### Problem
Below are the records. Gather each line that holds "parameter".

(Stored items)
──────

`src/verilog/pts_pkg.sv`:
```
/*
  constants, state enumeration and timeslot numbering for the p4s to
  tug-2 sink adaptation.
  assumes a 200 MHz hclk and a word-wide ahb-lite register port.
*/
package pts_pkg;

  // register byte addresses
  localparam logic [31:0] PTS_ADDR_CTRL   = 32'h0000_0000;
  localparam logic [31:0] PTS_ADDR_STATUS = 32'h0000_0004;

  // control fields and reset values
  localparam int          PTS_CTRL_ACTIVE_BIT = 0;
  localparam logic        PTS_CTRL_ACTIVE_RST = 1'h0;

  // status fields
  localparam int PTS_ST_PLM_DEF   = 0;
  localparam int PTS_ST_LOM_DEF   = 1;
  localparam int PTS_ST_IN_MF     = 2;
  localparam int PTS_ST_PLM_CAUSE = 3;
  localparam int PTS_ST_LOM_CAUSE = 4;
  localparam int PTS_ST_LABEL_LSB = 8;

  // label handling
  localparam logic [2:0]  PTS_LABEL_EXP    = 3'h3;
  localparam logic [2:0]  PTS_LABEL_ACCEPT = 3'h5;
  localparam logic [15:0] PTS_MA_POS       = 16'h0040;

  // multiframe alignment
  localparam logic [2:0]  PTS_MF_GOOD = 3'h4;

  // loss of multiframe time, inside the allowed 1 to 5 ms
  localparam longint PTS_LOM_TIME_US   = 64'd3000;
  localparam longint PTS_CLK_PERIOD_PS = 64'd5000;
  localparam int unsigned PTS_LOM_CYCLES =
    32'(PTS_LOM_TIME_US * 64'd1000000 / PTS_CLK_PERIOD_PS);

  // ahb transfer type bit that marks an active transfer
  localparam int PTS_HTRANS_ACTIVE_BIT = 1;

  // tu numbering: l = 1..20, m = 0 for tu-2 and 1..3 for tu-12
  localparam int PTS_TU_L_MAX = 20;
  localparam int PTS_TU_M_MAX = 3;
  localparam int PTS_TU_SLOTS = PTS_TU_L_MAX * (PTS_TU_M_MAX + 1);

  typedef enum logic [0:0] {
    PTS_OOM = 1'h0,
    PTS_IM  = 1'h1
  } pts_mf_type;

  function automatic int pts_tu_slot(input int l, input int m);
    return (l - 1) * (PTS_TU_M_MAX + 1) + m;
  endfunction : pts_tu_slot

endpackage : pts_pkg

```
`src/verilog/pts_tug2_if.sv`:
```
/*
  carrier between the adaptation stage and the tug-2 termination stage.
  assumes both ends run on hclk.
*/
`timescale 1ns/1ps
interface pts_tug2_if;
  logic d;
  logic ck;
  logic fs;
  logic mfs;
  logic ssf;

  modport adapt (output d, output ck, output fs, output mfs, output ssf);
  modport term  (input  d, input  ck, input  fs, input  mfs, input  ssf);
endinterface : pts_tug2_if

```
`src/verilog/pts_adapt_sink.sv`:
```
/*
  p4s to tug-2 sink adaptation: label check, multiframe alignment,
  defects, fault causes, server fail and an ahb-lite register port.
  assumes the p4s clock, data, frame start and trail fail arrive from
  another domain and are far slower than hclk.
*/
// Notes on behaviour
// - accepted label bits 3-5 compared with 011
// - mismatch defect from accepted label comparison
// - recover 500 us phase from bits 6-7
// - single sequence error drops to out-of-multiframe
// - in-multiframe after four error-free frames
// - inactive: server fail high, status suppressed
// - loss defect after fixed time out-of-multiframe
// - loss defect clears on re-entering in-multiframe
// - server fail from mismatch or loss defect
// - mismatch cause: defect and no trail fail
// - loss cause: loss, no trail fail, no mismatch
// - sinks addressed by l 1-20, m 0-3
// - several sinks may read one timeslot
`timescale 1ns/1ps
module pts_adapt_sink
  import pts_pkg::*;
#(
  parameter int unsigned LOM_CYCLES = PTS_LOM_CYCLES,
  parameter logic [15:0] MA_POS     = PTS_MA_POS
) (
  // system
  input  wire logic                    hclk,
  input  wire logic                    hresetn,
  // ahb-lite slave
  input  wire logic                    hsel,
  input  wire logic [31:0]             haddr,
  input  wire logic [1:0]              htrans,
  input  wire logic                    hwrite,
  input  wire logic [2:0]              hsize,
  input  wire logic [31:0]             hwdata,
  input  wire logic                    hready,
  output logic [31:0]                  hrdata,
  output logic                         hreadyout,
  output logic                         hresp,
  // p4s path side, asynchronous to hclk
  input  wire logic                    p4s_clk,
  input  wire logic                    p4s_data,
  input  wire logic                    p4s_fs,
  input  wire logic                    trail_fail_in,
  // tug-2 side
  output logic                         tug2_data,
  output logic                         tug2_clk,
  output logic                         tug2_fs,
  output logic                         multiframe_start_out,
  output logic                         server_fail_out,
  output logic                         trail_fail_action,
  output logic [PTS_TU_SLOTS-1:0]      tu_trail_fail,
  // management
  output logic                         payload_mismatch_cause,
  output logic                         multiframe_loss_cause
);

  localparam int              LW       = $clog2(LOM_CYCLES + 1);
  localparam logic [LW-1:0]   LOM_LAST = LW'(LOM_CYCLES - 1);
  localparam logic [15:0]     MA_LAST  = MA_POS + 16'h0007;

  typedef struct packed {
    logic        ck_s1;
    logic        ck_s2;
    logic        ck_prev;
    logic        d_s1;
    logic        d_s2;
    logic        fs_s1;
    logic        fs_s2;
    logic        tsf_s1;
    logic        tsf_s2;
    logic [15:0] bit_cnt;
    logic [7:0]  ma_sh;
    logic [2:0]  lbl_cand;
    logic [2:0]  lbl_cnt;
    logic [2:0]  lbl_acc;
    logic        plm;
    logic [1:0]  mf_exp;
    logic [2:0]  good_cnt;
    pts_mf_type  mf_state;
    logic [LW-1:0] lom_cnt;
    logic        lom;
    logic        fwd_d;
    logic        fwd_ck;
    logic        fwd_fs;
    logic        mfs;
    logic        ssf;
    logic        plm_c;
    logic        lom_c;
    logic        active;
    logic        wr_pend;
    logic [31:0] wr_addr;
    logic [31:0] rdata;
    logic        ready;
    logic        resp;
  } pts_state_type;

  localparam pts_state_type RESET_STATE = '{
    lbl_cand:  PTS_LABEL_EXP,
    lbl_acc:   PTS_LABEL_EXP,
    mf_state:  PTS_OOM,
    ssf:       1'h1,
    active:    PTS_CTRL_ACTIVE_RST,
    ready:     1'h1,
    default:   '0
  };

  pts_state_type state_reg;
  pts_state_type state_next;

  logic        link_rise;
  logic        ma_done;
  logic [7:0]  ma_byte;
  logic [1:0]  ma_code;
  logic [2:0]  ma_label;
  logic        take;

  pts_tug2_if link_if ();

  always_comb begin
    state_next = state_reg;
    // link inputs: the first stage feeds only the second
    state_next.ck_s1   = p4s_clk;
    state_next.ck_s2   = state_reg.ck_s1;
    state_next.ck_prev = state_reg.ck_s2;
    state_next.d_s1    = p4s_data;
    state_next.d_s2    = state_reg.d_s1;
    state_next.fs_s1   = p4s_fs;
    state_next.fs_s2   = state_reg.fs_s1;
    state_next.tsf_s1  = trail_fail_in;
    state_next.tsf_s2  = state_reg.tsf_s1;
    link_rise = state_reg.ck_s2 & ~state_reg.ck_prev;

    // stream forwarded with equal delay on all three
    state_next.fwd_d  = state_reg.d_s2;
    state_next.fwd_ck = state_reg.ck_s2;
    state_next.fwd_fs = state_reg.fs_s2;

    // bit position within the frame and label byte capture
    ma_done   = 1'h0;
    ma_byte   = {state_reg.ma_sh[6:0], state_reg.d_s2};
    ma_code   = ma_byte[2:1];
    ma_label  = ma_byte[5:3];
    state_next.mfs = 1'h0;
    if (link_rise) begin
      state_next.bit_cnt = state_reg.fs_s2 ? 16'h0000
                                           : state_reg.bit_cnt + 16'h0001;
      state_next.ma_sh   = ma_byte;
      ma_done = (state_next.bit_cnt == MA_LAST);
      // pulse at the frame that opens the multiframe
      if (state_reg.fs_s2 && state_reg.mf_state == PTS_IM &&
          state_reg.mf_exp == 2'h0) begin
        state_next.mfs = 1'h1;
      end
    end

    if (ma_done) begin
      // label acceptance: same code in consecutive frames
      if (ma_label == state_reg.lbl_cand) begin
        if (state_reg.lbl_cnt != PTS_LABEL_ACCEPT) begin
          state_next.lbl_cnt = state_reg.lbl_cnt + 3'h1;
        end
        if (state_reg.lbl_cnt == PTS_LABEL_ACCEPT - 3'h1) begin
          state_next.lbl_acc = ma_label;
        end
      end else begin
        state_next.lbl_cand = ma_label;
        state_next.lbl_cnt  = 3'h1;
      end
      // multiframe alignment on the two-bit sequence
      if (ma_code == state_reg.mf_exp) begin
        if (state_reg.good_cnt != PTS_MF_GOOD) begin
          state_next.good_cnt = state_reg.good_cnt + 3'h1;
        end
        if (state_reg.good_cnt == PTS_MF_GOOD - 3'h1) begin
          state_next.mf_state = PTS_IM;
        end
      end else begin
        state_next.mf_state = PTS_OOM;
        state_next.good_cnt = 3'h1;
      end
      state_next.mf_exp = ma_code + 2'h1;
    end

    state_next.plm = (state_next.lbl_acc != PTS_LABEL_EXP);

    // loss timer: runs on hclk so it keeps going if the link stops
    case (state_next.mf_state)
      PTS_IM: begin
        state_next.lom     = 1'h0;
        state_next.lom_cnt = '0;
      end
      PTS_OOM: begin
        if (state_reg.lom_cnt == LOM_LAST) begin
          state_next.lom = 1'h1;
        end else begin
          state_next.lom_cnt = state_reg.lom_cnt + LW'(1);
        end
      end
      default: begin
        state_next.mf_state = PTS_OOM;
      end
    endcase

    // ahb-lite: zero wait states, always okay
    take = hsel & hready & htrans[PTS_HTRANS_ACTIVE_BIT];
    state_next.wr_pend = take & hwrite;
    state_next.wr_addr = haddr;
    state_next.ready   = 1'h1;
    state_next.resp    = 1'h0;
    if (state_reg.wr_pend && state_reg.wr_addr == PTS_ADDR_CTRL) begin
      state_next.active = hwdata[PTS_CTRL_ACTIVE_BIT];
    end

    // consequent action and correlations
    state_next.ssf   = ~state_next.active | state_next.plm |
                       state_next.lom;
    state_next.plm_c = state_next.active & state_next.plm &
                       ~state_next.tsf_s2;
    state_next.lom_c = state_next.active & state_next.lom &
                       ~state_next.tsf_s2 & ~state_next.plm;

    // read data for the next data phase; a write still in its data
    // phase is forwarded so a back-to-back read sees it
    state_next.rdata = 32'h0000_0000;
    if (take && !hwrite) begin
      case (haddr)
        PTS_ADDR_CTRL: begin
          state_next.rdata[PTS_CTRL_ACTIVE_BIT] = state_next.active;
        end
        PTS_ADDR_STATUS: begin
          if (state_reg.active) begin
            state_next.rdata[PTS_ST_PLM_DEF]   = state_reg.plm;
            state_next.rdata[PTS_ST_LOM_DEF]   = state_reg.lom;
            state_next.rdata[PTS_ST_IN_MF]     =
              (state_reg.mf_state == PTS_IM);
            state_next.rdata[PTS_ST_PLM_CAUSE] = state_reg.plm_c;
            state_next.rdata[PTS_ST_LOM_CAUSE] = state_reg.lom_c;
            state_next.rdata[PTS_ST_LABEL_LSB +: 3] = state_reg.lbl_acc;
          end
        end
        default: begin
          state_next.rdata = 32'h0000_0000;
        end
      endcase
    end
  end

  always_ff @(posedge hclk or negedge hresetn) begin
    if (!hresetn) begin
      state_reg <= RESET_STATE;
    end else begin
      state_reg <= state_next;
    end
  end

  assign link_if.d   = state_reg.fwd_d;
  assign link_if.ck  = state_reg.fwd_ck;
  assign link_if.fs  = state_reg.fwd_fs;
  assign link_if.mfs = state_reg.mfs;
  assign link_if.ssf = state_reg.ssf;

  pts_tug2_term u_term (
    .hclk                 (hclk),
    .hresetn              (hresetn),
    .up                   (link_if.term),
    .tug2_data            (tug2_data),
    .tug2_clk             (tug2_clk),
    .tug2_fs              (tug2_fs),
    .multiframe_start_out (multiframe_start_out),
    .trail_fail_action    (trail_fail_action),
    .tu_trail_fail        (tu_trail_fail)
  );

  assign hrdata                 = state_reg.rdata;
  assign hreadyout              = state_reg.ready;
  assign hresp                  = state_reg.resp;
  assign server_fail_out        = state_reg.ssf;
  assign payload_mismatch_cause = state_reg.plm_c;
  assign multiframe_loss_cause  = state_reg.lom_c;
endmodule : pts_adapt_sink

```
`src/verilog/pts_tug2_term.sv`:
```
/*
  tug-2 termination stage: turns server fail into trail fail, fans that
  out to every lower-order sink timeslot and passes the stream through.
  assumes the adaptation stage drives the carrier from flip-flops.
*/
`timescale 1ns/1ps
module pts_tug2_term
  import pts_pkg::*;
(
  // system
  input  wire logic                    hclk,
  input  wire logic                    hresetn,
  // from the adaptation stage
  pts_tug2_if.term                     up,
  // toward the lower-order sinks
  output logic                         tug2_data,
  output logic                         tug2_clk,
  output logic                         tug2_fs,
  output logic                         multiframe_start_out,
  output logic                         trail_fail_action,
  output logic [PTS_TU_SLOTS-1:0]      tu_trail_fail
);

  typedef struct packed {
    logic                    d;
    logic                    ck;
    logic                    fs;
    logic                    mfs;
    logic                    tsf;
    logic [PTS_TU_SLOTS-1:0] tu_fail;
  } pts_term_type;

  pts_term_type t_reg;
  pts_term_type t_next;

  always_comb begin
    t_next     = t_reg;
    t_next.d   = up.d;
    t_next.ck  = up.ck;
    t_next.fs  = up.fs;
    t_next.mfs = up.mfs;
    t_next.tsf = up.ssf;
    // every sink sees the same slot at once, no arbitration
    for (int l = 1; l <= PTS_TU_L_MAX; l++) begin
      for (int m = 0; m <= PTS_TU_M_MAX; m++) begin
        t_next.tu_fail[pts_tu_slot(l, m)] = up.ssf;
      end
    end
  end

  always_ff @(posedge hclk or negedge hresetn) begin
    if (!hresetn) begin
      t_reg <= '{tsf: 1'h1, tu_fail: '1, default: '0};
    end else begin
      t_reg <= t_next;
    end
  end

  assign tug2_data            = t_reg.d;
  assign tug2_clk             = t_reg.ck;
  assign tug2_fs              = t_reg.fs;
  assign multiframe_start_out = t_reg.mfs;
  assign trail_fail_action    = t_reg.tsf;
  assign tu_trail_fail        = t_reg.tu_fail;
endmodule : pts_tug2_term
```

──────

### Task output
  parameter int unsigned LOM_CYCLES = PTS_LOM_CYCLES,
  parameter logic [15:0] MA_POS     = PTS_MA_POS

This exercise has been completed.